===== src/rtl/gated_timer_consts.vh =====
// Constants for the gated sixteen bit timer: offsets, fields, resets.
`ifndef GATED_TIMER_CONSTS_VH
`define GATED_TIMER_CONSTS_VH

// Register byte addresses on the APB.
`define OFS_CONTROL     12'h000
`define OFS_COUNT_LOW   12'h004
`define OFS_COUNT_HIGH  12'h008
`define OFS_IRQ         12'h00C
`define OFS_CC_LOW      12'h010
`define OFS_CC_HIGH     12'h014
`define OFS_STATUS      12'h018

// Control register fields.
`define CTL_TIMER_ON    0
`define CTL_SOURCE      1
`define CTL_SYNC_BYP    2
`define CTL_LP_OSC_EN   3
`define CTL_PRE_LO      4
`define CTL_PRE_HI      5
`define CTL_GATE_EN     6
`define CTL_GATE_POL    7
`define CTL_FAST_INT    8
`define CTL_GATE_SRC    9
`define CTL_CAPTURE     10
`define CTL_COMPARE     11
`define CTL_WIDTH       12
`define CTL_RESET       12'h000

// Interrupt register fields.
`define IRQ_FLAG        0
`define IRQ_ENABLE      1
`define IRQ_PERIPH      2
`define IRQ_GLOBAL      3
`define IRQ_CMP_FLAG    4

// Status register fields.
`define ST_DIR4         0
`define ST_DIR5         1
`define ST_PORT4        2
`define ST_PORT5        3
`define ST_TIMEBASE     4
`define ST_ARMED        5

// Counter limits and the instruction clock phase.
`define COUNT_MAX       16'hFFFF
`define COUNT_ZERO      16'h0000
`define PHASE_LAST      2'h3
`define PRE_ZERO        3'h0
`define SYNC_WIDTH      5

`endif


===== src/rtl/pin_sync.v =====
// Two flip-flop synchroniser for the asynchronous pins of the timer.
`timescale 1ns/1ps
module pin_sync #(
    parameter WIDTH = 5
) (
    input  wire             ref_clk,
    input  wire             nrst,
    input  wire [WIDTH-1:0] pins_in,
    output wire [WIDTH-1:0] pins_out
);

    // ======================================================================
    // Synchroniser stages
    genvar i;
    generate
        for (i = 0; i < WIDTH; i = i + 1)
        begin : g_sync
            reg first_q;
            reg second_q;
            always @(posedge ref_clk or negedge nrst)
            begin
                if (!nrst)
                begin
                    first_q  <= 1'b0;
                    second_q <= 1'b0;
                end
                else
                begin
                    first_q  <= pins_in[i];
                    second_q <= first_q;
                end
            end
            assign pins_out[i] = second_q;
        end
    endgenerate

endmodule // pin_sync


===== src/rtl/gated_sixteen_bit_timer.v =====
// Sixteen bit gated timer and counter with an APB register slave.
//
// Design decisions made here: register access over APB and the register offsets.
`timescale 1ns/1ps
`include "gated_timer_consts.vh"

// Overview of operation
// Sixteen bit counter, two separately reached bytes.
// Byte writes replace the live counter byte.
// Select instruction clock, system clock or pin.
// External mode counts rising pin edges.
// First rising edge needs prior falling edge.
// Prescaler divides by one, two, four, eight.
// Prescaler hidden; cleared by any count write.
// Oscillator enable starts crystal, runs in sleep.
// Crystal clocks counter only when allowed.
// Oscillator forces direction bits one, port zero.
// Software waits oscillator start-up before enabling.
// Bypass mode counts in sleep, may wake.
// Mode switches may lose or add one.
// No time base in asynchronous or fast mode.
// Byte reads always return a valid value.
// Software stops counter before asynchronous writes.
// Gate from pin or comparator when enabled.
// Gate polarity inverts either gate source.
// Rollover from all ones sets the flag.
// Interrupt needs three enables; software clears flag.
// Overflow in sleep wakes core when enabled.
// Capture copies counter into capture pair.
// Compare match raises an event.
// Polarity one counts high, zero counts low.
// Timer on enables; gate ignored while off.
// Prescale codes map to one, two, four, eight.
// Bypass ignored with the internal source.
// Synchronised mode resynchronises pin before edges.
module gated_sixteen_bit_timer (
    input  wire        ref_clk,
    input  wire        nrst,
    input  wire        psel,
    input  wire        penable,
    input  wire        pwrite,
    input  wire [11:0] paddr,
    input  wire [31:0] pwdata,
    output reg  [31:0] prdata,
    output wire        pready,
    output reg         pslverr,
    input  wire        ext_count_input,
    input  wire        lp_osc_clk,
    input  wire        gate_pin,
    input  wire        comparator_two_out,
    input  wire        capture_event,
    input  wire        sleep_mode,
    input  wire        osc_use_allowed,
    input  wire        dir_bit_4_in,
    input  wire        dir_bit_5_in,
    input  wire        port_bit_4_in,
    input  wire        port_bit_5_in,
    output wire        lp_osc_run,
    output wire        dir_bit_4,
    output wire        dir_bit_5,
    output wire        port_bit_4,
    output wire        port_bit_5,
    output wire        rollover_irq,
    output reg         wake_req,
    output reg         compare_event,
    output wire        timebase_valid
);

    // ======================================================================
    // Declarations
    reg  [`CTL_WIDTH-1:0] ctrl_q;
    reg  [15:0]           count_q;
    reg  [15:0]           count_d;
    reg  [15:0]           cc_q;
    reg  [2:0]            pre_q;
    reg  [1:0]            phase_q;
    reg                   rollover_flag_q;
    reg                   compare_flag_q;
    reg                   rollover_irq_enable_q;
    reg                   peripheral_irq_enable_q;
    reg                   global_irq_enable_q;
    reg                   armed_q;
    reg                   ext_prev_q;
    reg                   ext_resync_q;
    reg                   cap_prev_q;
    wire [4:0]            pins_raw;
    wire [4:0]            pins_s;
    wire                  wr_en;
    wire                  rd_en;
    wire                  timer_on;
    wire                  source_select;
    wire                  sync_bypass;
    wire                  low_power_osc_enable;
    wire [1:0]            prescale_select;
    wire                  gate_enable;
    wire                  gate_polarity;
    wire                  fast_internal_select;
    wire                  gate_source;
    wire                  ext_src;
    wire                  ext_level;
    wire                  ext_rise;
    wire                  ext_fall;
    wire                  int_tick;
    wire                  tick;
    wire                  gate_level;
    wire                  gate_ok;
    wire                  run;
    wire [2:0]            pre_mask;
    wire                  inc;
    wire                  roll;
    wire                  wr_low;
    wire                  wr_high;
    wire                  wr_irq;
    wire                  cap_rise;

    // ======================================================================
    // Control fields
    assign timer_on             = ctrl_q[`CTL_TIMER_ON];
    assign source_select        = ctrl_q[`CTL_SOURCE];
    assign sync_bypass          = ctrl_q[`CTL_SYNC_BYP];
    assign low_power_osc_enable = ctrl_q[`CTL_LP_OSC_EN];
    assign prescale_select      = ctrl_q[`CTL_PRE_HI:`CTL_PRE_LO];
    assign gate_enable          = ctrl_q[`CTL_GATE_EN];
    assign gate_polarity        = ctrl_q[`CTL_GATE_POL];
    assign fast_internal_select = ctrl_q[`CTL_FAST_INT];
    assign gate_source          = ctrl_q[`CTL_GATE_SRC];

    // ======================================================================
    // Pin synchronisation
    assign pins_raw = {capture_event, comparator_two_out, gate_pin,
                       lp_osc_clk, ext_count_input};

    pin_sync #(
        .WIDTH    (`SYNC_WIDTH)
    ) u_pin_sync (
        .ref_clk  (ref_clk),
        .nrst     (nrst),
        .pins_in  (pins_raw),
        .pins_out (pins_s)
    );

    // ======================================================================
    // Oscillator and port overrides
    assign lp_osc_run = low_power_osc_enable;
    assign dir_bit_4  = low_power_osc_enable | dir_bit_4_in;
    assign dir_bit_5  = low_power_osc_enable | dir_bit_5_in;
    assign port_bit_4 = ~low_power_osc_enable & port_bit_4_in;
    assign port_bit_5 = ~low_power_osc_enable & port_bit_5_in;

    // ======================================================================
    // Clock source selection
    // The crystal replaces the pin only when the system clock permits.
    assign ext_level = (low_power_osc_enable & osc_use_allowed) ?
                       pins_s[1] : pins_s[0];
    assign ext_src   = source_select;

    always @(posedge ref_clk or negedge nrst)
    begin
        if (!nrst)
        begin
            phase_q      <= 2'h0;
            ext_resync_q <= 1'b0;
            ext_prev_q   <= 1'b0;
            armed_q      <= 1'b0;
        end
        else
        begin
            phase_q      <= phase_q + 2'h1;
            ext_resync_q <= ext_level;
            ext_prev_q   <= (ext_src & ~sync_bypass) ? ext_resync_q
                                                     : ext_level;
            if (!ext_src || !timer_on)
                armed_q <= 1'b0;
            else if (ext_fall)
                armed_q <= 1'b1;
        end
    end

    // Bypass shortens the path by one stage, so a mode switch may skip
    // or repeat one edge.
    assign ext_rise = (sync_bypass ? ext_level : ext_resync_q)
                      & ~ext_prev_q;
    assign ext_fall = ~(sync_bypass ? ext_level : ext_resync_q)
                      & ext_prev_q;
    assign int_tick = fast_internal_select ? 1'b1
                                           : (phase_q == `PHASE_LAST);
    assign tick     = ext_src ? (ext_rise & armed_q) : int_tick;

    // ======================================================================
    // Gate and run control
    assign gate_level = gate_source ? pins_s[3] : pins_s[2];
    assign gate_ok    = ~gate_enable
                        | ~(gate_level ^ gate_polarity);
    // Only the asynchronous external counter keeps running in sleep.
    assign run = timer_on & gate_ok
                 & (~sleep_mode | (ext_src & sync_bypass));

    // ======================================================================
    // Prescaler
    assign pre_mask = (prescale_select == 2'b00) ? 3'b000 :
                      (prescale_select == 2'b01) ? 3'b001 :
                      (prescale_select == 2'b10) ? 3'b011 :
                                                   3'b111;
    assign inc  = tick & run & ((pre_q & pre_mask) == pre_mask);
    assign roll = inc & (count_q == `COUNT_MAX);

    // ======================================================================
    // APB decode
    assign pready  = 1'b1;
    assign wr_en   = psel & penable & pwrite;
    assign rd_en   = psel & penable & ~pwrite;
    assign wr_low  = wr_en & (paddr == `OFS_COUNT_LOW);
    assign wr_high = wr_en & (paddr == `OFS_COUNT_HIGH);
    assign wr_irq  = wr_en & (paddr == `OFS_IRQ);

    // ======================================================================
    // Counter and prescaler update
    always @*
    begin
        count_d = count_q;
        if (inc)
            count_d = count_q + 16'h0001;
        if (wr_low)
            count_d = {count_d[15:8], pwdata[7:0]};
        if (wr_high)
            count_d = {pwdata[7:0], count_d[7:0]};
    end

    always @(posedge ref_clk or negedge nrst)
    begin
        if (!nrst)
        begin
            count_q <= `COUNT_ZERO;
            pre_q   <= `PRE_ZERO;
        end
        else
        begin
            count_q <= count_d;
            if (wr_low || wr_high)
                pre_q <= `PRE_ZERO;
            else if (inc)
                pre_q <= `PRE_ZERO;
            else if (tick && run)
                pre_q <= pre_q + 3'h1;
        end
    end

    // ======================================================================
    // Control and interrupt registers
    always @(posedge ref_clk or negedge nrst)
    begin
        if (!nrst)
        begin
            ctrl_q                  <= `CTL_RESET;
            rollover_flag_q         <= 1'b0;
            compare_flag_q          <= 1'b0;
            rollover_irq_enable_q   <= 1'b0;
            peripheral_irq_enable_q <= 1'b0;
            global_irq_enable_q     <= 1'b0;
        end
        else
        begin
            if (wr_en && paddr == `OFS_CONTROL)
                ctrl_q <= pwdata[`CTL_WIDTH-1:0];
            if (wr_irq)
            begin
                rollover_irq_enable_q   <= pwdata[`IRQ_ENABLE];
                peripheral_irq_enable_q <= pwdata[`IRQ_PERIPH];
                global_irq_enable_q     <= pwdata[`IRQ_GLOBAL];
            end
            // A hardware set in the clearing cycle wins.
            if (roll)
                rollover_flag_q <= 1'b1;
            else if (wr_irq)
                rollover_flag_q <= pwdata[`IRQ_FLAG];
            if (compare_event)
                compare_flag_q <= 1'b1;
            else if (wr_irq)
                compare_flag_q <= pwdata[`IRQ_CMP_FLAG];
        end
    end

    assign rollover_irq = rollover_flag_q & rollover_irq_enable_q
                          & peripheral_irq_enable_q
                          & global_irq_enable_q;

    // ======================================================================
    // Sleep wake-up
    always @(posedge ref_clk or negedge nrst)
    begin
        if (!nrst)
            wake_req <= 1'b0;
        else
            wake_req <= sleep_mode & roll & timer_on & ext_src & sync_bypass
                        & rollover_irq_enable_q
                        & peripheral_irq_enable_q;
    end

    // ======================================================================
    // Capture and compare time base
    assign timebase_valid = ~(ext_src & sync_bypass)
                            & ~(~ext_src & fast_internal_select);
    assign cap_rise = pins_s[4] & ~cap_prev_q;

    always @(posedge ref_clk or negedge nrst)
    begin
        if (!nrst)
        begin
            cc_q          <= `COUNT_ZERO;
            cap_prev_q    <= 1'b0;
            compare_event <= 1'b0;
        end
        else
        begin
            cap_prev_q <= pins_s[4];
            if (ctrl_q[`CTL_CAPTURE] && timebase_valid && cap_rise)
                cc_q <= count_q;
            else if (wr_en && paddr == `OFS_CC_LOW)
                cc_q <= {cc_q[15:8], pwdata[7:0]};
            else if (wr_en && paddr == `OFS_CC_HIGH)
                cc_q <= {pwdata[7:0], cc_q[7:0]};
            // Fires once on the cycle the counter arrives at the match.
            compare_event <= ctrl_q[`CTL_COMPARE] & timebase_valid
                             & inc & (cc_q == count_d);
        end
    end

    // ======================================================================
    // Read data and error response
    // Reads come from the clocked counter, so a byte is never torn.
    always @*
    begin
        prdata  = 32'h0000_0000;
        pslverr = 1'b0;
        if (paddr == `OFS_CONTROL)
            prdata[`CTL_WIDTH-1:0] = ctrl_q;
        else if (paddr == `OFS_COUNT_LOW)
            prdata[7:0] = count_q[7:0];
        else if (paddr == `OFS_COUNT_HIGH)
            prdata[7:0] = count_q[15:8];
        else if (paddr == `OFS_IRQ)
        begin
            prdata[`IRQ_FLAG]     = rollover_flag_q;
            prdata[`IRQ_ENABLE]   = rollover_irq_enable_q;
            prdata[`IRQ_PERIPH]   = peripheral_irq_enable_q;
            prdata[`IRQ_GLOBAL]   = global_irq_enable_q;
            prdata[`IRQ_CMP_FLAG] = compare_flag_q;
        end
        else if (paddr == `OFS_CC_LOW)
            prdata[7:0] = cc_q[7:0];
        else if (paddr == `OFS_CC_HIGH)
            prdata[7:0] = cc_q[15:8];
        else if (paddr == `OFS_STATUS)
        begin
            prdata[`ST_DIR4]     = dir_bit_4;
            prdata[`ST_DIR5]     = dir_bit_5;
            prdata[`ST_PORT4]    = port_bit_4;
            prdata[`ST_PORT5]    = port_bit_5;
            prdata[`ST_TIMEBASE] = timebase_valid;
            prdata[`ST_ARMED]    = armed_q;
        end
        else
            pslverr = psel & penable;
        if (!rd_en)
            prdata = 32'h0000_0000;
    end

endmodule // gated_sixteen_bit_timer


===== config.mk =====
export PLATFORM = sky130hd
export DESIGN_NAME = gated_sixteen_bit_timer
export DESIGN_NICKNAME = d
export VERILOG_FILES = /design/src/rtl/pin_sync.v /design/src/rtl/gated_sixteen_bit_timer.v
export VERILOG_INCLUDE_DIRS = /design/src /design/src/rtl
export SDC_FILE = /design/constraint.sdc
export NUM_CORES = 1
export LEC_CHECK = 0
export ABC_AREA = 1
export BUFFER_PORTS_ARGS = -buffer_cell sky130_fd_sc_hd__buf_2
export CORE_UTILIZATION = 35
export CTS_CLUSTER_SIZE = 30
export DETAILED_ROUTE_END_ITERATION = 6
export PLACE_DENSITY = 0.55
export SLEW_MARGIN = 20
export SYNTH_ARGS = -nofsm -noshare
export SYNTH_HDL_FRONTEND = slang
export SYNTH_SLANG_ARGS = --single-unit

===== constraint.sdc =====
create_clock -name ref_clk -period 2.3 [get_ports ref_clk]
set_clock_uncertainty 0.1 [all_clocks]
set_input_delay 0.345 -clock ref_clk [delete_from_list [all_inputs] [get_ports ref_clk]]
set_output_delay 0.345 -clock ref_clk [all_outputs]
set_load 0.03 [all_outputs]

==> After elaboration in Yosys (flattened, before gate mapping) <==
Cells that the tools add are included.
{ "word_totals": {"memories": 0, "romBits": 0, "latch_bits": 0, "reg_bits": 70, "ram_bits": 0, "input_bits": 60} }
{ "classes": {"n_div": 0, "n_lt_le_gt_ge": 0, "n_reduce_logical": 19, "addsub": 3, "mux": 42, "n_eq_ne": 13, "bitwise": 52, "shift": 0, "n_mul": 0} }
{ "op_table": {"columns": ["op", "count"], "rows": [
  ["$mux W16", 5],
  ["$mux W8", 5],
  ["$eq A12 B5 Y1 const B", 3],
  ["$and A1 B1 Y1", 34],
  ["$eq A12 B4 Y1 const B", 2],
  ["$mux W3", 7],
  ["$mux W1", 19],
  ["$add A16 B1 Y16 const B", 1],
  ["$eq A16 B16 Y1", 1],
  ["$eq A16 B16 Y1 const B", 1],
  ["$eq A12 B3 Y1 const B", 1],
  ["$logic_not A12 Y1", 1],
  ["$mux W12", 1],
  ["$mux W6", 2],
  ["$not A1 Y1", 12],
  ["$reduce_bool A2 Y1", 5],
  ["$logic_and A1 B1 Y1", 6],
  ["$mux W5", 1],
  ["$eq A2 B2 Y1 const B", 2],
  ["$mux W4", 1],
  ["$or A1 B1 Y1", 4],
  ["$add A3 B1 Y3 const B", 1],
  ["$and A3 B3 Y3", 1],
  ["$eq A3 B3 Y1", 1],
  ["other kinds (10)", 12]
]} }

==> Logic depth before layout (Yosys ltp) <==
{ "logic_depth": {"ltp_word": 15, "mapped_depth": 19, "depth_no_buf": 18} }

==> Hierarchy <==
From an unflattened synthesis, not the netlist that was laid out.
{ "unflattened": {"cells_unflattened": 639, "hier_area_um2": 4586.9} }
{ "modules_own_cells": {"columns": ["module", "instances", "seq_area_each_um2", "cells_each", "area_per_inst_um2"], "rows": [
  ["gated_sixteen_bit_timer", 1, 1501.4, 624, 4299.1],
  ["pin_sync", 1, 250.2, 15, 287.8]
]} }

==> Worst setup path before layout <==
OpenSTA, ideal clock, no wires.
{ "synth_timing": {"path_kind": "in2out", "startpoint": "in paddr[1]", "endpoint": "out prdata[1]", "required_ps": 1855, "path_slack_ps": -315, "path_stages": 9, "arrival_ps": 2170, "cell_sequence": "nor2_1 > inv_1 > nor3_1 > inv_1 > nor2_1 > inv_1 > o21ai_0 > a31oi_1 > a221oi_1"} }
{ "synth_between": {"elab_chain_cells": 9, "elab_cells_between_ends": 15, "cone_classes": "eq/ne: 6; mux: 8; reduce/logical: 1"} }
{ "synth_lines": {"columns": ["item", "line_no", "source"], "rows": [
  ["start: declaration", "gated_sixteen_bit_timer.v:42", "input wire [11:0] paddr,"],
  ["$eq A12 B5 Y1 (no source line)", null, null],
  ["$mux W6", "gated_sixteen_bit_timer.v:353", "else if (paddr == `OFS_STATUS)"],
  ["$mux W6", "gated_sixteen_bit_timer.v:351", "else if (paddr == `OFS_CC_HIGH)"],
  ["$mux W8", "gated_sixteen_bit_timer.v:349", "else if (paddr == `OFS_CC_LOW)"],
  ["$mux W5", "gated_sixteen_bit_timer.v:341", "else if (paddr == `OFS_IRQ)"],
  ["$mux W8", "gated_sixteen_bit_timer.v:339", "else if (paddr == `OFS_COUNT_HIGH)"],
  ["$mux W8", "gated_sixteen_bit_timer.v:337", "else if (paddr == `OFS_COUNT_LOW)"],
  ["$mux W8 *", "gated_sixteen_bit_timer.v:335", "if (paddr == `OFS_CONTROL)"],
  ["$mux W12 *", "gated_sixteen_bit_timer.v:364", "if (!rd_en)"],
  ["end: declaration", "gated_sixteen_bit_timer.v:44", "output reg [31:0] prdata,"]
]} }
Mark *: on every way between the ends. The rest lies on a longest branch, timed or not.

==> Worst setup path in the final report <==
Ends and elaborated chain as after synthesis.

========================================

### Instructions to follow
Take the lines above from the first through the one containing "for (i = 0; i < WIDTH; i = i + 1)" and reproduce them exactly; include nothing else.

### Answer space
===== src/rtl/gated_timer_consts.vh =====
// Constants for the gated sixteen bit timer: offsets, fields, resets.
`ifndef GATED_TIMER_CONSTS_VH
`define GATED_TIMER_CONSTS_VH

// Register byte addresses on the APB.
`define OFS_CONTROL     12'h000
`define OFS_COUNT_LOW   12'h004
`define OFS_COUNT_HIGH  12'h008
`define OFS_IRQ         12'h00C
`define OFS_CC_LOW      12'h010
`define OFS_CC_HIGH     12'h014
`define OFS_STATUS      12'h018

// Control register fields.
`define CTL_TIMER_ON    0
`define CTL_SOURCE      1
`define CTL_SYNC_BYP    2
`define CTL_LP_OSC_EN   3
`define CTL_PRE_LO      4
`define CTL_PRE_HI      5
`define CTL_GATE_EN     6
`define CTL_GATE_POL    7
`define CTL_FAST_INT    8
`define CTL_GATE_SRC    9
`define CTL_CAPTURE     10
`define CTL_COMPARE     11
`define CTL_WIDTH       12
`define CTL_RESET       12'h000

// Interrupt register fields.
`define IRQ_FLAG        0
`define IRQ_ENABLE      1
`define IRQ_PERIPH      2
`define IRQ_GLOBAL      3
`define IRQ_CMP_FLAG    4

// Status register fields.
`define ST_DIR4         0
`define ST_DIR5         1
`define ST_PORT4        2
`define ST_PORT5        3
`define ST_TIMEBASE     4
`define ST_ARMED        5

// Counter limits and the instruction clock phase.
`define COUNT_MAX       16'hFFFF
`define COUNT_ZERO      16'h0000
`define PHASE_LAST      2'h3
`define PRE_ZERO        3'h0
`define SYNC_WIDTH      5

`endif


===== src/rtl/pin_sync.v =====
// Two flip-flop synchroniser for the asynchronous pins of the timer.
`timescale 1ns/1ps
module pin_sync #(
    parameter WIDTH = 5
) (
    input  wire             ref_clk,
    input  wire             nrst,
    input  wire [WIDTH-1:0] pins_in,
    output wire [WIDTH-1:0] pins_out
);

    // ======================================================================
    // Synchroniser stages
    genvar i;
    generate
        for (i = 0; i < WIDTH; i = i + 1)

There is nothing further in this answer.